Congress missed a Sept. 30 deadline to reauthorize the federal/state program, which costs about $14 billion annually and covers children of families with low and moderate incomes. The program has wide bipartisan support, but Democrats don’t support legislation proposed by Republicans that would cut other health programs like Medicare or Medicaid or target the ACA to fund CHIP.
States, meanwhile, are hoping the program is reauthorized before they run out of funding and have scale back benefits or find money in other parts of their budget.
The two CHIP-related bills both provide five years of funding, but the House version includes added provisions. These add-ons include modifying Disproportionate Share Hospital payments by stopping the 2018 cut but reducing funding in 2026 and 2027, $1 billion in Medicaid payments to Puerto Rico, providing states more flexibility in the CHIP risk pool and killing the controversial Independent Payment Advisory Board (IPAB).
The House bill also provides funding sources that would offset the CHIP reauthorization, which would impact Medicaid and Medicare. House Democrats oppose the offsets and question Republicans wanting to fund the CHIP reauthorization when they’re also pushing for tax cuts, but don't have ways to fund them.

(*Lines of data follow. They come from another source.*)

This is an optimization exercise on Yosys and OpenROAD, whose aim is small area, not a production implementation. At most, simulation tests tie the RTL to the original design; equivalence was not proved. Power and IR drop assume default switching activity.

== oak ==
// a429_bst
module a429_bst (
    input         clk,
    input         rst,
    input         bus_en,
    input         bus_we,
    input  [1:0]  bus_size,
    input  [5:0]  bus_addr,
    input  [31:0] bus_wdata,
    output [31:0] bus_rdata,
    output        bus_err,
    input         rx_data_i,
    input         rx_clk_i,
    output        tx_data_o,
    output        tx_clk_o,
    output        dir_en_o
);
    localparam [2:0] REG_CTRL      = 3'd0;
    localparam [2:0] REG_TXDATA    = 3'd1;
    localparam [2:0] REG_RXDATA    = 3'd2;
    localparam [2:0] REG_STATUS    = 3'd3;
    localparam [2:0] REG_BAUDDIV   = 3'd4;
    localparam [2:0] REG_RXTIMEOUT = 3'd5;
    localparam [2:0] REG_LINEOUT   = 3'd6;
    localparam [2:0] REG_LINEIN    = 3'd7;
    localparam [1:0] TX_SET_COUNT   = 2'd0;
    localparam [1:0] TX_SHIFT_BIT   = 2'd1;
    localparam [1:0] TX_PULSE_CLOCK = 2'd2;
    localparam [1:0] TX_RESET       = 2'd3;
    localparam [1:0] RX_WAIT_START  = 2'd0;
    localparam [1:0] RX_SAMPLE_BIT  = 2'd1;
    localparam [1:0] RX_WAIT_LOW    = 2'd2;
    localparam [1:0] RX_PUSH        = 2'd3;
    function [31:0] reverse32;
        input [31:0] x;
        integer i;
        begin
            for (i = 0; i < 32; i = i + 1)
                reverse32[31 - i] = x[i];
        end
    endfunction
    wire       legal  = (bus_size == 2'b10) && (bus_addr[1:0] == 2'b00) && !bus_addr[5];
    wire [2:0] sel    = bus_addr[4:2];
    wire       acc_wr = bus_en && legal && bus_we;
    wire       acc_rd = bus_en && legal && !bus_we;
    assign bus_err = bus_en && !legal;
    wire wr_ctrl    = acc_wr && (sel == REG_CTRL);
    wire wr_txdata  = acc_wr && (sel == REG_TXDATA);
    wire wr_status  = acc_wr && (sel == REG_STATUS);
    wire wr_bauddiv = acc_wr && (sel == REG_BAUDDIV);
    wire wr_rxto    = acc_wr && (sel == REG_RXTIMEOUT);
    wire wr_lineout = acc_wr && (sel == REG_LINEOUT);
  ...
For scale: ~1400 cells after synthesis, roughly 440 flip-flops, ~82 I/O pins, about 19000 um^2 of cells after synthesis.
Settings: LEC_CHECK=0, CAP_MARGIN=20, CORE_MARGIN=2, CORE_UTILIZATION=60, CTS_BUF_LIST=sky130_fd_sc_hd__clkbuf_16, CTS_CLUSTER_DIAMETER=100, CTS_CLUSTER_SIZE=30, PLACE_DENSITY=0.75, SLEW_MARGIN=20; clock period 10.0 ns.
run.sh (not shown) runs the stock make flow with config.mk's settings and CLKGATE_MAP_FILE= SYNTH_SCRIPT=/design/flow/synth_recipe.tcl, a recipe that flattens the netlist after the stock synthesis.
oak finished end to end and its layout was clean on timing, DRC and antenna.
What follows belongs to an exercise in optimizing a design on an open flow for small area, a short achievable clock period and few clock cycles; a production flow would make more cautious choices. In this exercise RTL edits were held to simulation tests only and were not proved equivalent to the original. Power figures rest on the tool's default switching activity, not on a simulated workload.

==> design/flow/design.v <==
module tlvcrc16 (
    input  wire        clk,
    input  wire        rst,
    input  wire        bus_req,
    input  wire        bus_we,
    input  wire [12:0] bus_addr,
    input  wire [1:0]  bus_size,
    input  wire [31:0] bus_wdata,
    output reg         bus_ack,
    output reg         bus_err,
    output reg  [31:0] bus_rdata
);
    localparam E_VALUE_TOO_LONG = 4'd1;
    localparam E_ILLEGAL        = 4'd2;
    localparam E_SEQUENCE       = 4'd3;
    localparam E_INVALID_TAG    = 4'd4;
    localparam E_OVERFLOW       = 4'd5;
    localparam OP_NOP       = 4'h0;
    localparam OP_CLEAR     = 4'h1;
    localparam OP_CRC_INIT  = 4'h2;
    localparam OP_CRC_BYTE  = 4'h3;
    localparam OP_CRC_EMIT  = 4'h4;
    localparam OP_FLD_OPEN  = 4'h5;
    localparam OP_FLD_BYTE  = 4'h6;
    localparam OP_FLD_CLOSE = 4'h7;
    localparam OP_CMP_OPEN  = 4'h8;
    localparam OP_CMP_CLOSE = 4'h9;
    localparam OP_OUT_BYTE  = 4'hA;
    reg [15:0] crc;
    reg        fopen;
    reg [15:0] ftag;
    reg [6:0]  flen;
    reg        copen;
    reg [15:0] ctag;
    reg [6:0]  clen;
    reg [8:0]  olen;
    reg        fault;
    reg [3:0]  errcode;
    reg [31:0] errcmd;
    reg [8:0]  cpos;       
    reg [8:0]  vpos;       
    reg [15:0] racc;       
    reg        busy;       
    reg [7:0]  fcnt;
    reg [15:0] dfix;
    reg [2047:0] obuf;
    reg [7:0]  pidx;       
    reg [7:0]  rd0, rd1;   
    reg        v0, v1;
    function [15:0] crc_step;
        input [15:0] c;
        input [7:0]  b;
        integer i;
        reg [15:0] r;
        begin
            r = c ^ {b, 8'h00};
            for (i = 0; i < 8; i = i + 1)
                r = r[15] ? ((r << 1) ^ 16'h1021) : (r << 1);
            crc_step = r;
        end
    endfunction
    function [7:0] hex_char;
        input [3:0] n;
        begin
            hex_char = (n <= 4'd9) ? (8'h30 + {4'h0, n}) : (8'h41 + {4'h0, n} - 8'd10);
        end
    endfunction
    function is_digit;
        input [7:0] c;
        begin
            is_digit = (c >= 8'h30) && (c <= 8'h39);
        end
    endfunction
    function [23:0] dec2_tab;
        input [6:0] n;
        begin
            case (n)
                7'd0: dec2_tab = {4'd0, 4'd0, 16'h33C6};
                7'd1: dec2_tab = {4'd0, 4'd1, 16'hF301};
                7'd2: dec2_tab = {4'd0, 4'd2, 16'h872C};
                7'd3: dec2_tab = {4'd0, 4'd3, 16'hBBDB};
                7'd4: dec2_tab = {4'd0, 4'd4, 16'hAA64};
                7'd5: dec2_tab = {4'd0, 4'd5, 16'h3500};
                7'd6: dec2_tab = {4'd0, 4'd6, 16'hBE74};
                7'd7: dec2_tab = {4'd0, 4'd7, 16'h75C6};
                7'd8: dec2_tab = {4'd0, 4'd8, 16'h7066};
                7'd9: dec2_tab = {4'd0, 4'd9, 16'h77D2};
                7'd10: dec2_tab = {4'd1, 4'd0, 16'hA5C2};
                7'd11: dec2_tab = {4'd1, 4'd1, 16'h243A};
                7'd12: dec2_tab = {4'd1, 4'd2, 16'h9143};
                7'd13: dec2_tab = {4'd1, 4'd3, 16'hABF9};
                7'd14: dec2_tab = {4'd1, 4'd4, 16'h8516};
                7'd15: dec2_tab = {4'd1, 4'd5, 16'h7F09};
                7'd16: dec2_tab = {4'd1, 4'd6, 16'hB75E};
                7'd17: dec2_tab = {4'd1, 4'd7, 16'h790D};
                7'd18: dec2_tab = {4'd1, 4'd8, 16'h489F};
                7'd19: dec2_tab = {4'd1, 4'd9, 16'h637F};
                7'd20: dec2_tab = {4'd2, 4'd0, 16'h8F2D};
                7'd21: dec2_tab = {4'd2, 4'd1, 16'h20BF};
                7'd22: dec2_tab = {4'd2, 4'd2, 16'h347F};
                7'd23: dec2_tab = {4'd2, 4'd3, 16'h3ED4};
                7'd24: dec2_tab = {4'd2, 4'd4, 16'hCBB0};
                7'd25: dec2_tab = {4'd2, 4'd5, 16'h7446};
                7'd26: dec2_tab = {4'd2, 4'd6, 16'h47B9};
                7'd27: dec2_tab = {4'd2, 4'd7, 16'hA5B7};
                7'd28: dec2_tab = {4'd2, 4'd8, 16'h5768};
                7'd29: dec2_tab = {4'd2, 4'd9, 16'h4B0D};
                7'd30: dec2_tab = {4'd3, 4'd0, 16'h120C};
                7'd31: dec2_tab = {4'd3, 4'd1, 16'h6735};
                7'd32: dec2_tab = {4'd3, 4'd2, 16'hAF04};
                7'd33: dec2_tab = {4'd3, 4'd3, 16'hDC20};
                7'd34: dec2_tab = {4'd3, 4'd4, 16'h0F5B};
                7'd35: dec2_tab = {4'd3, 4'd5, 16'h83AE};
                7'd36: dec2_tab = {4'd3, 4'd6, 16'h0317};
                7'd37: dec2_tab = {4'd3, 4'd7, 16'hC3F8};
                7'd38: dec2_tab = {4'd3, 4'd8, 16'hC508};
                7'd39: dec2_tab = {4'd3, 4'd9, 16'h6F4D};
                7'd40: dec2_tab = {4'd4, 4'd0, 16'h8F77};
                7'd41: dec2_tab = {4'd4, 4'd1, 16'hD1B4};
                7'd42: dec2_tab = {4'd4, 4'd2, 16'hD0C2};
                7'd43: dec2_tab = {4'd4, 4'd3, 16'h4E91};
                7'd44: dec2_tab = {4'd4, 4'd4, 16'h34A1};
                7'd45: dec2_tab = {4'd4, 4'd5, 16'h7F2E};
                7'd46: dec2_tab = {4'd4, 4'd6, 16'hE77F};
                7'd47: dec2_tab = {4'd4, 4'd7, 16'h1828};
                7'd48: dec2_tab = {4'd4, 4'd8, 16'h02E3};
                7'd49: dec2_tab = {4'd4, 4'd9, 16'hD134};
                7'd50: dec2_tab = {4'd5, 4'd0, 16'hD3B5};
                7'd51: dec2_tab = {4'd5, 4'd1, 16'h355E};
                7'd52: dec2_tab = {4'd5, 4'd2, 16'hB8D3};
                7'd53: dec2_tab = {4'd5, 4'd3, 16'h69B4};
                7'd54: dec2_tab = {4'd5, 4'd4, 16'hB204};
                7'd55: dec2_tab = {4'd5, 4'd5, 16'hC25E};
                7'd56: dec2_tab = {4'd5, 4'd6, 16'h1700};
                7'd57: dec2_tab = {4'd5, 4'd7, 16'hF580};
                7'd58: dec2_tab = {4'd5, 4'd8, 16'h0F16};
                7'd59: dec2_tab = {4'd5, 4'd9, 16'h5CA0};
                7'd60: dec2_tab = {4'd6, 4'd0, 16'h036F};
                7'd61: dec2_tab = {4'd6, 4'd1, 16'h24BF};
                7'd62: dec2_tab = {4'd6, 4'd2, 16'hEFE2};
                7'd63: dec2_tab = {4'd6, 4'd3, 16'h3093};
                7'd64: dec2_tab = {4'd6, 4'd4, 16'hDE6B};
                7'd65: dec2_tab = {4'd6, 4'd5, 16'h0D2C};
                7'd66: dec2_tab = {4'd6, 4'd6, 16'hC775};
                7'd67: dec2_tab = {4'd6, 4'd7, 16'hE65C};
                7'd68: dec2_tab = {4'd6, 4'd8, 16'hC12D};
                7'd69: dec2_tab = {4'd6, 4'd9, 16'h91CB};
                7'd70: dec2_tab = {4'd7, 4'd0, 16'hF33E};
                7'd71: dec2_tab = {4'd7, 4'd1, 16'hC3FC};
                7'd72: dec2_tab = {4'd7, 4'd2, 16'h896E};
                7'd73: dec2_tab = {4'd7, 4'd3, 16'h9FAD};
                7'd74: dec2_tab = {4'd7, 4'd4, 16'h26AE};
                7'd75: dec2_tab = {4'd7, 4'd5, 16'h0BD8};
                7'd76: dec2_tab = {4'd7, 4'd6, 16'hCA5B};
                7'd77: dec2_tab = {4'd7, 4'd7, 16'hBF9E};
                7'd78: dec2_tab = {4'd7, 4'd8, 16'h5F93};
                7'd79: dec2_tab = {4'd7, 4'd9, 16'h672D};
                7'd80: dec2_tab = {4'd8, 4'd0, 16'h744F};
                7'd81: dec2_tab = {4'd8, 4'd1, 16'h2926};
                7'd82: dec2_tab = {4'd8, 4'd2, 16'hB06D};
                7'd83: dec2_tab = {4'd8, 4'd3, 16'h2B3B};
                7'd84: dec2_tab = {4'd8, 4'd4, 16'h8D24};
                7'd85: dec2_tab = {4'd8, 4'd5, 16'hBA88};
                7'd86: dec2_tab = {4'd8, 4'd6, 16'h1665};
                7'd87: dec2_tab = {4'd8, 4'd7, 16'h4598};
                7'd88: dec2_tab = {4'd8, 4'd8, 16'h45DC};
                7'd89: dec2_tab = {4'd8, 4'd9, 16'h31F5};
                7'd90: dec2_tab = {4'd9, 4'd0, 16'h9A30};
                7'd91: dec2_tab = {4'd9, 4'd1, 16'h3DFA};
                7'd92: dec2_tab = {4'd9, 4'd2, 16'h6848};
                7'd93: dec2_tab = {4'd9, 4'd3, 16'h225F};
                7'd94: dec2_tab = {4'd9, 4'd4, 16'h2A2D};
                7'd95: dec2_tab = {4'd9, 4'd5, 16'hD519};
                7'd96: dec2_tab = {4'd9, 4'd6, 16'h30B7};
                7'd97: dec2_tab = {4'd9, 4'd7, 16'hD924};
                7'd98: dec2_tab = {4'd9, 4'd8, 16'h3F89};
                7'd99: dec2_tab = {4'd9, 4'd9, 16'hC7DA};
                default: dec2_tab = 24'd0;
            endcase
        end
    endfunction
    wire        word_ok  = (bus_size == 2'd2) && (bus_addr[1:0] == 2'b00);
    wire        is_cmd   = (bus_size == 2'd2) && (bus_addr == 13'h0000);
    wire        in_obuf  = bus_addr[12] && (bus_addr[11:10] == 2'b00);
    wire        in_regs  = !bus_addr[12] && (bus_addr[11:6] == 6'd0) &&
                           (bus_addr[5:2] >= 4'd1) && (bus_addr[5:2] <= 4'd8);
    wire        rd_obuf  = !bus_we && word_ok && in_obuf;
    wire [31:0] w      = bus_wdata;
    wire [3:0]  op     = w[31:28];
    wire [7:0]  opb    = w[7:0];
    wire [15:0] opt    = w[15:0];
    reg legal;
    always @(*) begin
        case (op)
            OP_NOP, OP_CLEAR, OP_CRC_INIT, OP_CRC_EMIT, OP_FLD_CLOSE, OP_CMP_CLOSE:
                legal = (w[27:0] == 28'd0);
            OP_CRC_BYTE, OP_FLD_BYTE, OP_OUT_BYTE:
                legal = (w[27:8] == 20'd0);
            OP_FLD_OPEN, OP_CMP_OPEN:
                legal = (w[27:16] == 12'd0);
            default:
                legal = 1'b0;
        endcase
    end
    wire tag_ok = is_digit(opt[15:8]) && is_digit(opt[7:0]);
    wire ovf_emit  = (olen > 9'd252);                     
    wire ovf_ftop  = (vpos > 9'd256);                     
    wire vtl_fcmp  = ({1'b0, clen} + {1'b0, flen} > 8'd95);  
    wire ovf_cmp   = (cpos > 9'd256);                     
    wire out_full  = olen[8];                             
    wire flen_max  = (flen == 7'd99);
    reg [3:0] chk;
    always @(*) begin
        chk = 4'd0;
        case (op)
            OP_CRC_EMIT:
                if (fopen || copen)                chk = E_SEQUENCE;
                else if (ovf_emit)                 chk = E_OVERFLOW;
            OP_FLD_OPEN:
                if (fopen)                         chk = E_SEQUENCE;
                else if (!tag_ok)                  chk = E_INVALID_TAG;
            OP_FLD_BYTE:
                if (!fopen)                        chk = E_SEQUENCE;
                else if (flen_max)                 chk = E_VALUE_TOO_LONG;
            OP_FLD_CLOSE:
                if (!fopen)                        chk = E_SEQUENCE;
                else if (copen) begin
                    if (vtl_fcmp)                  chk = E_VALUE_TOO_LONG;
                end else begin
                    if (ovf_ftop)                  chk = E_OVERFLOW;
                end
            OP_CMP_OPEN:
                if (copen || fopen)                chk = E_SEQUENCE;
                else if (!tag_ok)                  chk = E_INVALID_TAG;
            OP_CMP_CLOSE:
                if (!copen || fopen)               chk = E_SEQUENCE;
                else if (ovf_cmp)                  chk = E_OVERFLOW;
            OP_OUT_BYTE:
                if (fopen || copen)                chk = E_SEQUENCE;
                else if (out_full)                 chk = E_OVERFLOW;
            default:
                chk = 4'd0;
        endcase
    end
    wire is_clear = (w == 32'h10000000);
    wire cmd      = bus_req && bus_we && is_cmd && !busy;
    wire exec     = cmd && !fault && legal && (chk == 4'd0);
    wire raise    = cmd && !fault && !(legal && (chk == 4'd0));
    wire fix_start = bus_req && bus_we && !busy && !fault && (fopen || copen) &&
                     (op == OP_CRC_INIT || op == OP_CRC_BYTE);
    wire [6:0]  hlen = fopen ? flen : clen;           
    wire [15:0] htag = fopen ? ftag : ctag;
    wire [23:0] tab  = dec2_tab(hlen);
    wire [31:0] hdr  = {htag, 4'h3, tab[23:20], 4'h3, tab[19:16]};
    wire [31:0] hexs = {hex_char(crc[15:12]), hex_char(crc[11:8]),
                        hex_char(crc[7:4]), hex_char(crc[3:0])};
    wire [31:0] quad = (fopen || copen) ? hdr : hexs;
    wire [8:0]  hpos = (fopen && copen) ? cpos : olen;
    wire op_b1  = (op == OP_FLD_BYTE) || (op == OP_OUT_BYTE);
    wire op_b4  = (op == OP_FLD_CLOSE) || (op == OP_CMP_CLOSE) || (op == OP_CRC_EMIT);
    wire wen    = exec && (op_b1 || op_b4);
    wire [8:0]  wpos = (op == OP_FLD_BYTE) ? vpos : hpos;
    wire [1:0]  wr   = wpos[1:0];
    wire [7:0]  wb0 = op_b1 ? opb : quad[31:24];
    wire [7:0]  wb1 = quad[23:16];
    wire [7:0]  wb2 = quad[15:8];
    wire [7:0]  wb3 = quad[7:0];
    reg  [7:0]  lane [0:3];
    always @(*) begin
        case (wr)
            2'd0: begin lane[0] = wb0; lane[1] = wb1; lane[2] = wb2; lane[3] = wb3; end
            2'd1: begin lane[0] = wb3; lane[1] = wb0; lane[2] = wb1; lane[3] = wb2; end
            2'd2: begin lane[0] = wb2; lane[1] = wb3; lane[2] = wb0; lane[3] = wb1; end
            default: begin lane[0] = wb1; lane[1] = wb2; lane[2] = wb3; lane[3] = wb0; end
        endcase
    end
    reg [3:0] la, lb;
    integer j;
    always @(*) begin
        for (j = 0; j < 4; j = j + 1) begin
            la[j] = wen && (j >= wr) && (op_b4 || (j == wr));
            lb[j] = wen && op_b4 && (j < wr);
        end
    end
    wire [6:0] wword = wpos[8:2];
    genvar gk, gj;
    generate
        for (gk = 0; gk < 64; gk = gk + 1) begin : ow
            wire sel_a = (wword == gk);
            wire sel_b;
            if (gk > 0) begin : nb
                assign sel_b = (wword == gk - 1);
            end else begin : fb
                assign sel_b = 1'b0;
            end
            for (gj = 0; gj < 4; gj = gj + 1) begin : ob
                always @(posedge clk)
                    if ((sel_a && la[gj]) || (sel_b && lb[gj]))
                        obuf[(4*gk+gj)*8 +: 8] <= lane[gj];
            end
        end
    endgenerate
    wire [7:0]  ridx  = bus_addr[9:2];
    wire        match = (ridx == pidx);
    wire        hit   = match && (pidx[0] ? v1 : v0);
    wire [6:0]  idx1  = pidx[7:1];
    wire [7:0]  idx0  = {1'b0, pidx[7:1]} + {7'd0, pidx[0]};
    wire [7:0]  b0    = obuf[{idx0[6:0], 1'b0} * 8 +: 8];
    wire [7:0]  b1    = obuf[{idx1, 1'b1} * 8 +: 8];
    wire        m0    = ({idx0, 1'b0} < olen);
    wire        m1    = ({1'b0, idx1, 1'b1} < olen);
    reg [31:0] regv;
    always @(*) begin
        case (bus_addr[5:2])
            4'd1: regv = {24'd0, errcode, 1'b0, fault, copen, fopen};
            4'd2: regv = {16'd0, crc};
            4'd3: regv = {23'd0, olen};
            4'd4: regv = {25'd0, flen};
            4'd5: regv = {25'd0, clen};
            4'd6: regv = {16'd0, ftag};
            4'd7: regv = {16'd0, ctag};
            default: regv = errcmd;
        endcase
    end
    always @(*) begin
        if (busy)
            bus_ack = (fcnt == 8'd0);
        else
            bus_ack = !(fix_start || (bus_req && rd_obuf && !hit));
        if (bus_we)
            bus_err = !is_cmd;
        else
            bus_err = !(word_ok && (in_regs || in_obuf));
        if (bus_addr[12])
            bus_rdata = {24'd0, bus_addr[2] ? rd1 : rd0};
        else
            bus_rdata = regv;
    end
    wire [15:0] crc_b    = crc_step(crc, opb);
    wire [15:0] racc_b   = crc_step(racc, opb);
    wire [15:0] racc_base = copen ? racc : crc;
    wire [15:0] racc_open = crc_step(crc_step(crc_step(crc_step(racc_base, opt[15:8]), opt[7:0]), 8'h00), 8'h00);
    wire [15:0] racc_y   = racc ^ tab[15:0];
    wire [8:0]  kfix     = (fopen ? vpos : cpos) - olen;
    reg [15:0] crc_n;
    always @(*) begin
        crc_n = crc;
        if (exec) begin
            case (op)
                OP_CRC_INIT: crc_n = 16'hFFFF;
                OP_CRC_BYTE: crc_n = crc_b;
                default: ;
            endcase
        end
    end
    always @(posedge clk) begin
        if (rst || (cmd && is_clear)) begin
            crc     <= 16'hFFFF;
            fopen   <= 1'b0;
            ftag    <= 16'h0000;
            flen    <= 7'd0;
            copen   <= 1'b0;
            ctag    <= 16'h0000;
            clen    <= 7'd0;
            olen    <= 9'd0;
            fault   <= 1'b0;
            errcode <= 4'd0;
            errcmd  <= 32'd0;
            busy    <= 1'b0;
        end else if (busy) begin
            if (fcnt == 8'd0) begin
                busy <= 1'b0;
                racc <= racc ^ dfix;
            end else begin
                fcnt <= fcnt - 8'd1;
                dfix <= crc_step(dfix, 8'h00);
            end
        end else begin
            if (fix_start) begin
                busy <= 1'b1;
                fcnt <= kfix[7:0];
                dfix <= crc ^ crc_n;
            end
            if (raise) begin
                fault   <= 1'b1;
                errcode <= legal ? chk : E_ILLEGAL;
                errcmd  <= w;
            end
            if (exec) begin
                crc <= crc_n;
                case (op)
                    OP_CRC_EMIT:
                        olen <= olen + 9'd4;
                    OP_FLD_OPEN: begin
                        fopen <= 1'b1;
                        ftag  <= opt;
                        flen  <= 7'd0;
                        racc  <= racc_open;
                        vpos  <= (copen ? cpos : olen) + 9'd4;
                    end
                    OP_FLD_BYTE: begin
                        flen <= flen + 7'd1;
                        vpos <= vpos + 9'd1;
                        racc <= racc_b;
                    end
                    OP_FLD_CLOSE: begin
                        fopen <= 1'b0;
                        flen  <= 7'd0;
                        if (copen) begin
                            racc <= racc_y;
                            clen <= clen + flen + 7'd4;
                            cpos <= vpos;
                        end else begin
                            crc  <= racc_y;
                            olen <= vpos;
                        end
                    end
                    OP_CMP_OPEN: begin
                        copen <= 1'b1;
                        ctag  <= opt;
                        clen  <= 7'd0;
                        racc  <= racc_open;
                        cpos  <= olen + 9'd4;
                    end
                    OP_CMP_CLOSE: begin
                        copen <= 1'b0;
                        clen  <= 7'd0;
                        crc   <= racc_y;
                        olen  <= cpos;
                    end
                    OP_OUT_BYTE: begin
                        olen <= olen + 9'd1;
                        crc  <= crc_b;
                    end
                    default: ;
                endcase
            end
        end
    end
    always @(posedge clk) begin
        rd0 <= m0 ? b0 : 8'd0;
        rd1 <= m1 ? b1 : 8'd0;
        if (rst || (cmd && is_clear)) begin
            pidx <= 8'd0;
            v0   <= 1'b0;
            v1   <= 1'b0;
        end else if (bus_req && bus_we) begin
            v0 <= 1'b0;
            v1 <= 1'b0;
        end else if (bus_req && rd_obuf && !match) begin
            pidx <= ridx;
            v0   <= 1'b0;
            v1   <= 1'b0;
        end else if (bus_req && rd_obuf && hit) begin
            pidx <= pidx + 8'd1;
            if (pidx[0]) v1 <= 1'b0;
            else         v0 <= 1'b0;
            if (pidx[0]) v0 <= 1'b1;
            else         v1 <= 1'b1;
        end else begin
            v0 <= 1'b1;
            v1 <= 1'b1;
        end
    end
endmodule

During the House Energy and Commerce Committee meeting, Rep. Frank Pallone (D-N.J.) spoke out about the process and legislation. He said Republicans on the committee “continue their ongoing sabotage" of the ACA. Pallone called portions of the House bill a “partisan attack on the ACA and Medicare” that will hurt CHIP and community health centers.
While Congress works on the bills, states are continuing the CHIP programs temporarily without federal funding. That money will dry up soon — though there is disagreement about exactly when.
The Medicaid and CHIP Payment and Access Commission predicted three states and the District of Columbia will run out by the end of the year, and 27 states won’t have money to pay for CHIP in the first quarter of next year. However, the Center for Children and Families at Georgetown and the Kaiser Family Foundation said 11 states will run out by the end of the year and another 21 and the District of Columbia in the first quarter of next year.
If Congress doesn’t pass CHIP legislation before that happens, states will need to decide whether to pull back on coverage or continue offering the same level of CHIP coverage and pay for all of it themselves. If this happens, hospitals and providers could feel the brunt of fewer insured children and more bad debt.